§ **WORK REQUEST**
Copy word for word, please, the lines of the entries below running from the one containing "ys_seq_area_frac = 0.5237" to the one containing "path_clk_slew_ns = 0.09", both ends included.

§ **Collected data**
-- Opening Marker --

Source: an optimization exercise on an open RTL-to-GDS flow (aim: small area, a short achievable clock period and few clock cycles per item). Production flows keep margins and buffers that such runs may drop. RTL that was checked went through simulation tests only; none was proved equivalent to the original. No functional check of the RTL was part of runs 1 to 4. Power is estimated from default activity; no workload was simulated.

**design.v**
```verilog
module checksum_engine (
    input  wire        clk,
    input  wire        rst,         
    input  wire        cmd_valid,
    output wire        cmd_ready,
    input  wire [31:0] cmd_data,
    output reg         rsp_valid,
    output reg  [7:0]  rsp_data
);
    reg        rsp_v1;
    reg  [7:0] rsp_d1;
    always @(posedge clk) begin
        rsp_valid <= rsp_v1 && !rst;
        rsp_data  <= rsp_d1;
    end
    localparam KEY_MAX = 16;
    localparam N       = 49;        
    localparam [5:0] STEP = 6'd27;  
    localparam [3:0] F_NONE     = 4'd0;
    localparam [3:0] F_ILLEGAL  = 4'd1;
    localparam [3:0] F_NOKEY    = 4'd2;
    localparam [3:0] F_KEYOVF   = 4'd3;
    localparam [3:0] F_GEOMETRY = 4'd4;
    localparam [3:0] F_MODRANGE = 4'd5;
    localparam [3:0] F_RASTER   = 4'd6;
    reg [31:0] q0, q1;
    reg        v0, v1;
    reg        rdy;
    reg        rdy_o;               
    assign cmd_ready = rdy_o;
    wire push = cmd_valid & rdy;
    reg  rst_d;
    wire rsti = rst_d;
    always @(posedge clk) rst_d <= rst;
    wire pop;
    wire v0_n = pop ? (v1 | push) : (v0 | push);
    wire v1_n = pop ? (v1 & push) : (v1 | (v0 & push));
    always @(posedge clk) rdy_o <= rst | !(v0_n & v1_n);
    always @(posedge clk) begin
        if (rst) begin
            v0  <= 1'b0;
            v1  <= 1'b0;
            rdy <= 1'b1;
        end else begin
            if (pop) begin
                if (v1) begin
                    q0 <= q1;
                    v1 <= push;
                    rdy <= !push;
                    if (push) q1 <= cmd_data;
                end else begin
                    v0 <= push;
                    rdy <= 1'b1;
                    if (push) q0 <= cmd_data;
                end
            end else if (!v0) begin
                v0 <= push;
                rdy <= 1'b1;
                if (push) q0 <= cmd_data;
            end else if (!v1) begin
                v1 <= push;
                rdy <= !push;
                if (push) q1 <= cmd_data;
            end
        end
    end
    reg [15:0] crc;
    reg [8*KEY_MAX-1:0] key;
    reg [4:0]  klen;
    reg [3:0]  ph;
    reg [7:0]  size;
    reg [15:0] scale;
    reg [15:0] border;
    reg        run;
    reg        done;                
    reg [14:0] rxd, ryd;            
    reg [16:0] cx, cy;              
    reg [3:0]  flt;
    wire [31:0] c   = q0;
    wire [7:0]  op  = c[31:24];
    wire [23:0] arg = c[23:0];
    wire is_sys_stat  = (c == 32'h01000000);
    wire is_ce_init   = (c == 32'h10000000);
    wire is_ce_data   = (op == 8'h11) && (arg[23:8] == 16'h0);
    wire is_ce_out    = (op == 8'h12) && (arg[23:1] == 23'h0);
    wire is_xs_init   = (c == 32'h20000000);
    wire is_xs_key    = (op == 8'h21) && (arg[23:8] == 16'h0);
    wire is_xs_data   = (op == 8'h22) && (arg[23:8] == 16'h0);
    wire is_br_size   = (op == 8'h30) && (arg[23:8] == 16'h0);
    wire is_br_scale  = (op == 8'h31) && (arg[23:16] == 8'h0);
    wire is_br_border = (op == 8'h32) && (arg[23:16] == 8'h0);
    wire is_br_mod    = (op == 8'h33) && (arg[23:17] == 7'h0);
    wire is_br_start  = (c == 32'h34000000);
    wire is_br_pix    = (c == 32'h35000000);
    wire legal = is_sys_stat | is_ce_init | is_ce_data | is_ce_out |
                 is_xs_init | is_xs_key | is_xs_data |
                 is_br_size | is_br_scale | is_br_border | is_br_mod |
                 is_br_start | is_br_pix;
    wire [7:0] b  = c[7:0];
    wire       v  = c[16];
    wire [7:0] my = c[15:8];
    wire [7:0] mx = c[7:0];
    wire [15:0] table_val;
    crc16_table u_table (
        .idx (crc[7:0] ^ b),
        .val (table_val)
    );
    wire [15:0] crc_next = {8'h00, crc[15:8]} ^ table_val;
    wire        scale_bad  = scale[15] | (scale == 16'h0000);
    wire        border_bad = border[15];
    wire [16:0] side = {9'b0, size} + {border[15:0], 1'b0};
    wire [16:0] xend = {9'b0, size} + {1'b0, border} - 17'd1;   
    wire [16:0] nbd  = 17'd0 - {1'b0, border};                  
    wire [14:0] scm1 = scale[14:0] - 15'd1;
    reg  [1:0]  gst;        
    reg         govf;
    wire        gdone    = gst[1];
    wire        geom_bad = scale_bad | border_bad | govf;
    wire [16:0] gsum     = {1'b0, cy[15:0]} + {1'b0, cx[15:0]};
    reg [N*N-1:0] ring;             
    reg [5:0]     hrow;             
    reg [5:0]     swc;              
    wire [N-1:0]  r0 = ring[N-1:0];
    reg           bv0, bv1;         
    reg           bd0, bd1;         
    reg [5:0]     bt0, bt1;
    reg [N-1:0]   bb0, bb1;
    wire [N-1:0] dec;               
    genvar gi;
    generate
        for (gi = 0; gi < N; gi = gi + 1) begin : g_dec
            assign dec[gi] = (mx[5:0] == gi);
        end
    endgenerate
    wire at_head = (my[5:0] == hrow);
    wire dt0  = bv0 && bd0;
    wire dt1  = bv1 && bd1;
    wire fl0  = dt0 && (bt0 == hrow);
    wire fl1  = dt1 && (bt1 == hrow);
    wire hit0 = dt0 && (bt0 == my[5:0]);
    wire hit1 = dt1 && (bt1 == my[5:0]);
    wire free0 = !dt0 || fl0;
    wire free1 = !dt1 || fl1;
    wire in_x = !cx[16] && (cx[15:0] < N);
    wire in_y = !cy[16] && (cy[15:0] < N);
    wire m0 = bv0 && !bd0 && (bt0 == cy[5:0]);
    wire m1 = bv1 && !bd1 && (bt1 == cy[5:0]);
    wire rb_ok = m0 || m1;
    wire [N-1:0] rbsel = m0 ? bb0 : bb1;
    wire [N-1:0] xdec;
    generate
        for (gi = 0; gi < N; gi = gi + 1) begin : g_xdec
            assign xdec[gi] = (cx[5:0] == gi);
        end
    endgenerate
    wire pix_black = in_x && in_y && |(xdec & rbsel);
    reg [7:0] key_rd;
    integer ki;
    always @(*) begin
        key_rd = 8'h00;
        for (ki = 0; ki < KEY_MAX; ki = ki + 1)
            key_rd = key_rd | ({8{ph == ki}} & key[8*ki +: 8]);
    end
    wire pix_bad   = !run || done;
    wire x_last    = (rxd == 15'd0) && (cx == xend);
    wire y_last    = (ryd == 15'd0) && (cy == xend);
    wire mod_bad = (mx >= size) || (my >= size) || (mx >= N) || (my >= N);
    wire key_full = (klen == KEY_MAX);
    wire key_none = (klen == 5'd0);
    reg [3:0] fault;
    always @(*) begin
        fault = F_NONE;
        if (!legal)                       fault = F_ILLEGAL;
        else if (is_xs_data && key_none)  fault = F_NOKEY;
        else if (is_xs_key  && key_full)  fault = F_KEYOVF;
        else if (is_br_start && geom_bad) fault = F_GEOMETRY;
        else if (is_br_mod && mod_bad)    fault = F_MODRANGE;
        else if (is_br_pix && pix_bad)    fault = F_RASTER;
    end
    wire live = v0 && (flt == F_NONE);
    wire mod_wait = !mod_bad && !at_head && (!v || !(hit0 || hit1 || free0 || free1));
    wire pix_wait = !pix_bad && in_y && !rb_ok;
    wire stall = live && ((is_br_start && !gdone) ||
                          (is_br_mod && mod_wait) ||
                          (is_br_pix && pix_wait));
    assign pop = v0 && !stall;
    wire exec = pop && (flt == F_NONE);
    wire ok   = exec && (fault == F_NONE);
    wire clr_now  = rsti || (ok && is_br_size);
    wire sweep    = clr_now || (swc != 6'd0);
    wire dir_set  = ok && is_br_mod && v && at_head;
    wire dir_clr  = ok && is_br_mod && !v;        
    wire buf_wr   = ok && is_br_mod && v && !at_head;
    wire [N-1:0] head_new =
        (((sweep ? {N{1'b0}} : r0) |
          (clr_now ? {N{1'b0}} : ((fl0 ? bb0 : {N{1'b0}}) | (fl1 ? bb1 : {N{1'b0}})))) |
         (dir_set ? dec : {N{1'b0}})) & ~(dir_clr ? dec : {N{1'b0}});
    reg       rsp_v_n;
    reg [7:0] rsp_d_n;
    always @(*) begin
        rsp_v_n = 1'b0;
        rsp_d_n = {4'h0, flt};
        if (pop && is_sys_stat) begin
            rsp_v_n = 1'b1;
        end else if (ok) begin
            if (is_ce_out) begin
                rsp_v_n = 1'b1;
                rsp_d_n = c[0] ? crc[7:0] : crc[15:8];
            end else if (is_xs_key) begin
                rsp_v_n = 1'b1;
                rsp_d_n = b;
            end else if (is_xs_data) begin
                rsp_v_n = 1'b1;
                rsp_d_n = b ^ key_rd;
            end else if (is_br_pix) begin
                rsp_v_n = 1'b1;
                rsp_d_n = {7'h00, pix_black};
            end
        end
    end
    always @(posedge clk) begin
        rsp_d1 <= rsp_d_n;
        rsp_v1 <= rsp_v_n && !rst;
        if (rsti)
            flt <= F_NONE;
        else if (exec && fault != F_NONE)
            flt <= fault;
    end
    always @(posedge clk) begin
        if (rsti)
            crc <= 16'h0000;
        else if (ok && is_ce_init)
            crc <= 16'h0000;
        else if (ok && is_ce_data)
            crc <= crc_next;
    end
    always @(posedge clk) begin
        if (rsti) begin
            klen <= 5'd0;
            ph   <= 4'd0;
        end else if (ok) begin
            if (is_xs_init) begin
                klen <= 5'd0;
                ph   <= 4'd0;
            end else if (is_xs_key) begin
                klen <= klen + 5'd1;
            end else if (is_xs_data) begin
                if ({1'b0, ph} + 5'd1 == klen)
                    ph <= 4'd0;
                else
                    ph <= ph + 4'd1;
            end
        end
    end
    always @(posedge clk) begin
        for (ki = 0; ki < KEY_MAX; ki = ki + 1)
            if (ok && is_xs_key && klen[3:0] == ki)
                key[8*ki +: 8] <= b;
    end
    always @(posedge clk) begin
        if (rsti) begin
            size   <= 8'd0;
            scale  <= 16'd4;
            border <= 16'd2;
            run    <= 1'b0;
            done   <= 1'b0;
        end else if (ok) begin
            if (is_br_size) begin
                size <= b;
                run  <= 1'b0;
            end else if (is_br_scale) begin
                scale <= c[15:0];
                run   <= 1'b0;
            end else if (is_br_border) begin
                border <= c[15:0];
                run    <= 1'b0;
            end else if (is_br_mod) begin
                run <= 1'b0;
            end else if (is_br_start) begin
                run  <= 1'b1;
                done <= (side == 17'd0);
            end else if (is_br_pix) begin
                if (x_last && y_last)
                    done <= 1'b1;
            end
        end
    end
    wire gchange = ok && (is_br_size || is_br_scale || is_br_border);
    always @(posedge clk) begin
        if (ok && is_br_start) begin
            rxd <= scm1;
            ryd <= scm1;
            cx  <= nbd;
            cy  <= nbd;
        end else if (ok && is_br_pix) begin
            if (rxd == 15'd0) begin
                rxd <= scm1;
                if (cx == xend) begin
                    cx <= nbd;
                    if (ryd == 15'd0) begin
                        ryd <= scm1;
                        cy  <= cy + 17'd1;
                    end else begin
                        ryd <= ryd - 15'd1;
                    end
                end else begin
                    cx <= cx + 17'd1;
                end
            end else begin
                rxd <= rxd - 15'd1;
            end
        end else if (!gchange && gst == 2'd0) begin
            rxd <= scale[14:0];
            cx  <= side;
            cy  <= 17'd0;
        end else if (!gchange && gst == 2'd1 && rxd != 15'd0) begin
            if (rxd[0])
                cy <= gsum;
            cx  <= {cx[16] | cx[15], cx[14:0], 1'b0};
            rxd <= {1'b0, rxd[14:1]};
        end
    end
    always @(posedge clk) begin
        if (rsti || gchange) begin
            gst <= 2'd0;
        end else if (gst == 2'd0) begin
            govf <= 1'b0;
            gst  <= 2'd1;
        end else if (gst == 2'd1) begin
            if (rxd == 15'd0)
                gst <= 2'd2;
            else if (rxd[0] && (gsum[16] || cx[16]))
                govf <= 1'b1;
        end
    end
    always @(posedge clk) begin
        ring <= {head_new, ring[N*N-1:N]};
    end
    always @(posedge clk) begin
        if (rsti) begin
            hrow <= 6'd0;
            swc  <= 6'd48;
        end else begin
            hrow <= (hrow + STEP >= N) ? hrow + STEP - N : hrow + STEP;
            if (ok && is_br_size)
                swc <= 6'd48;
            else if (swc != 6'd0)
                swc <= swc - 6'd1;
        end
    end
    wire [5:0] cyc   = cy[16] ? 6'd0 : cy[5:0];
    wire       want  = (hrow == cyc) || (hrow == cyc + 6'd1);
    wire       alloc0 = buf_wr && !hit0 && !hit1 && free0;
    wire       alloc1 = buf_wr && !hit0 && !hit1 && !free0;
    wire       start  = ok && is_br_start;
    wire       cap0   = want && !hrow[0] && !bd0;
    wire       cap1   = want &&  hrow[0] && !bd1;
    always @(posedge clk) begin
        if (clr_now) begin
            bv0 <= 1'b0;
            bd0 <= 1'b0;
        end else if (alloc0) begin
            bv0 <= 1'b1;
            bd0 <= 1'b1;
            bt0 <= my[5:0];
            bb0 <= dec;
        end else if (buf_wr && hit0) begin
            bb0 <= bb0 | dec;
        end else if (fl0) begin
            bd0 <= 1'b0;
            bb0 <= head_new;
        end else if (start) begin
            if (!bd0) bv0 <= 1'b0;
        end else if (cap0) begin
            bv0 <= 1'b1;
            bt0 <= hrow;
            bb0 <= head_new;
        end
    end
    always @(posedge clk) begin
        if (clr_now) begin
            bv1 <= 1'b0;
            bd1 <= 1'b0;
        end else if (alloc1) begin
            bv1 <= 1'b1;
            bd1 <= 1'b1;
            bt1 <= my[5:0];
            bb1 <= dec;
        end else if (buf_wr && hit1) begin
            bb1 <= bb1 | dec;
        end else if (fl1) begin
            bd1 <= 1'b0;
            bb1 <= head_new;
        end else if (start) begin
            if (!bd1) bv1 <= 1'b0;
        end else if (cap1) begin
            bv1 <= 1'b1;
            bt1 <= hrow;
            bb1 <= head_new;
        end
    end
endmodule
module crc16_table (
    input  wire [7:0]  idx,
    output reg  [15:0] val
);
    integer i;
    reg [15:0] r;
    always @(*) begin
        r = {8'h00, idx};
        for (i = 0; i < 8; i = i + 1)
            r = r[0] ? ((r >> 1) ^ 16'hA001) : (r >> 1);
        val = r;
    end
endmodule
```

-- Closing Marker --
-- Opening Marker --

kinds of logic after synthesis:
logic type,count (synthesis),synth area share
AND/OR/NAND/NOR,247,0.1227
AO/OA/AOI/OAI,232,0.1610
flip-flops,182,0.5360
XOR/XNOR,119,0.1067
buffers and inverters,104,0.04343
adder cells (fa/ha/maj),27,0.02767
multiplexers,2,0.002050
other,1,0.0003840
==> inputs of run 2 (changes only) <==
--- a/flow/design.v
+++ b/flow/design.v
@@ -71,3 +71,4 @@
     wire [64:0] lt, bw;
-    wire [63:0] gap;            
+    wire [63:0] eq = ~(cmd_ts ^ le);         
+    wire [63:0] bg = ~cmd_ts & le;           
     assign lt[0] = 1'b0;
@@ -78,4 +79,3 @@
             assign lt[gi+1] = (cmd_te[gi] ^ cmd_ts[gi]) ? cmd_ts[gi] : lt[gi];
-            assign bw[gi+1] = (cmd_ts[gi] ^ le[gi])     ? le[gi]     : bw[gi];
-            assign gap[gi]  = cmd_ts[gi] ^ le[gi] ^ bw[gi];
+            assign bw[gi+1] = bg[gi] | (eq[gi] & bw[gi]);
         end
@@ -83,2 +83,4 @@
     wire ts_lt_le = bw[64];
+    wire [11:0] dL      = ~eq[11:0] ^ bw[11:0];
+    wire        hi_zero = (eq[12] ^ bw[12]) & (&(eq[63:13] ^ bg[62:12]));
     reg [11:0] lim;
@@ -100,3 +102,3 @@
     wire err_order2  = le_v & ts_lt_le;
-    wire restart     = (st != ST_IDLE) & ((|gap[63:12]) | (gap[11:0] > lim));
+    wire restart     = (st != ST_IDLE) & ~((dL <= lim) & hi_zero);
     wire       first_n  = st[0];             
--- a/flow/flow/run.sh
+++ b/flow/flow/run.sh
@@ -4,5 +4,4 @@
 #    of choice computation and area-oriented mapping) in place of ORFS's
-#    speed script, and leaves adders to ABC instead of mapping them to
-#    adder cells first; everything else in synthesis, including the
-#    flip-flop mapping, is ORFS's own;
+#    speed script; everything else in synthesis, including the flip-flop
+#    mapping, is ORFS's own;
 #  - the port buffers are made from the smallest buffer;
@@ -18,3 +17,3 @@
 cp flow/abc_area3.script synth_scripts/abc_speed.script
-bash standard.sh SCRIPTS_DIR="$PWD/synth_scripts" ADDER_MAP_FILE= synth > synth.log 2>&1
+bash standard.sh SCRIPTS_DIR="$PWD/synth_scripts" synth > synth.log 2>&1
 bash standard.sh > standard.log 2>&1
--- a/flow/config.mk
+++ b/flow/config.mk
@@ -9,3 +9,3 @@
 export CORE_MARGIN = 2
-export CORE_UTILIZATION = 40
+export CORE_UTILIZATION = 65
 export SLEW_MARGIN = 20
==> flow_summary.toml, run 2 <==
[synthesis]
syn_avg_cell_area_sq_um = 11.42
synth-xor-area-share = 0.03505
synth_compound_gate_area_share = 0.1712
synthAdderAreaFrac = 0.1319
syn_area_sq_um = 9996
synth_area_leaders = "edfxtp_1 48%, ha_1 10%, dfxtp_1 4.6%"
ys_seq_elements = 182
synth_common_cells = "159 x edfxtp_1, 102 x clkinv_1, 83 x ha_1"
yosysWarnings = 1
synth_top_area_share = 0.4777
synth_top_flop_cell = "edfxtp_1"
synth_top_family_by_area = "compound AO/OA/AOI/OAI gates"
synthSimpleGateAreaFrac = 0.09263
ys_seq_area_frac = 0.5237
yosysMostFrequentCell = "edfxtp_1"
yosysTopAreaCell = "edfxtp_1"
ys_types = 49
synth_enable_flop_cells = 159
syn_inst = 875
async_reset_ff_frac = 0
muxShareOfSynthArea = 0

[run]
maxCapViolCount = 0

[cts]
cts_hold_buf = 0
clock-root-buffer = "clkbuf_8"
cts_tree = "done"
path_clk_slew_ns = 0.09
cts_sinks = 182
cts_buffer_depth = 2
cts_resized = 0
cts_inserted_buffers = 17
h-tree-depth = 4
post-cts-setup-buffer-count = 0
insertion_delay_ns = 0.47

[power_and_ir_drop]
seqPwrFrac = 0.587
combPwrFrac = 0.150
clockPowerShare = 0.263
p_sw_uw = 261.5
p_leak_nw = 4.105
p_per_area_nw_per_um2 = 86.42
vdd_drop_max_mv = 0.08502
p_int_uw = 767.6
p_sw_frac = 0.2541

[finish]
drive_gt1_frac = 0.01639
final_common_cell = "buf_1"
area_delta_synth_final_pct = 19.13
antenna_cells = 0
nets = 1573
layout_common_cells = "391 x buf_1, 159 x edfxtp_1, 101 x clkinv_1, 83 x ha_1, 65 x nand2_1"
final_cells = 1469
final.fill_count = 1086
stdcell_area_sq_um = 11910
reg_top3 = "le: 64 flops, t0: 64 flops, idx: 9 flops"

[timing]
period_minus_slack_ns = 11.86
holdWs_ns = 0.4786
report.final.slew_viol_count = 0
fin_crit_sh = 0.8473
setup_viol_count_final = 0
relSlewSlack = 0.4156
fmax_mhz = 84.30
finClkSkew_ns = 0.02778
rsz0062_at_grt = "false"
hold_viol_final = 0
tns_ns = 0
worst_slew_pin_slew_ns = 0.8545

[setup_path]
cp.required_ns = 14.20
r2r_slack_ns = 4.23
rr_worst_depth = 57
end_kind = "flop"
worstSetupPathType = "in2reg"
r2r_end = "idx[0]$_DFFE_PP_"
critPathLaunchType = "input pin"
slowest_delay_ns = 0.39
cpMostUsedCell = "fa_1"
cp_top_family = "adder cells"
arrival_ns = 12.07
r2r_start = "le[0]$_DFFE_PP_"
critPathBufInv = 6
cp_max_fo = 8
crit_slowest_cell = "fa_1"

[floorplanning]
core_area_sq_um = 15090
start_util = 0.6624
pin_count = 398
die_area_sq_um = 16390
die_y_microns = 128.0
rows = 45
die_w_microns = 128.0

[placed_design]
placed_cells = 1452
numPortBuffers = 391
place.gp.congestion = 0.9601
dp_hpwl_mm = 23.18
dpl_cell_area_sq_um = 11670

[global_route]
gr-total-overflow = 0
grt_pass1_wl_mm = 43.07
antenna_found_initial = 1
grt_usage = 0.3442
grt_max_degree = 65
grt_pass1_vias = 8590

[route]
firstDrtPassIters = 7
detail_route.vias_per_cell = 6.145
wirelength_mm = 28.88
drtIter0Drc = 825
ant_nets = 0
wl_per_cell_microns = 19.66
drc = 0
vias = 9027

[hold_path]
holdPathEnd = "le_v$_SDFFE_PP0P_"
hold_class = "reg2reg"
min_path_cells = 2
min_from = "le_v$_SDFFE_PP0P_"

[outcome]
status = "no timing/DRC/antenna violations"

-- Closing Marker --

§ **TASK RESPONSE**
ys_seq_area_frac = 0.5237
yosysMostFrequentCell = "edfxtp_1"
yosysTopAreaCell = "edfxtp_1"
ys_types = 49
synth_enable_flop_cells = 159
syn_inst = 875
async_reset_ff_frac = 0
muxShareOfSynthArea = 0

[run]
maxCapViolCount = 0

[cts]
cts_hold_buf = 0
clock-root-buffer = "clkbuf_8"
cts_tree = "done"
path_clk_slew_ns = 0.09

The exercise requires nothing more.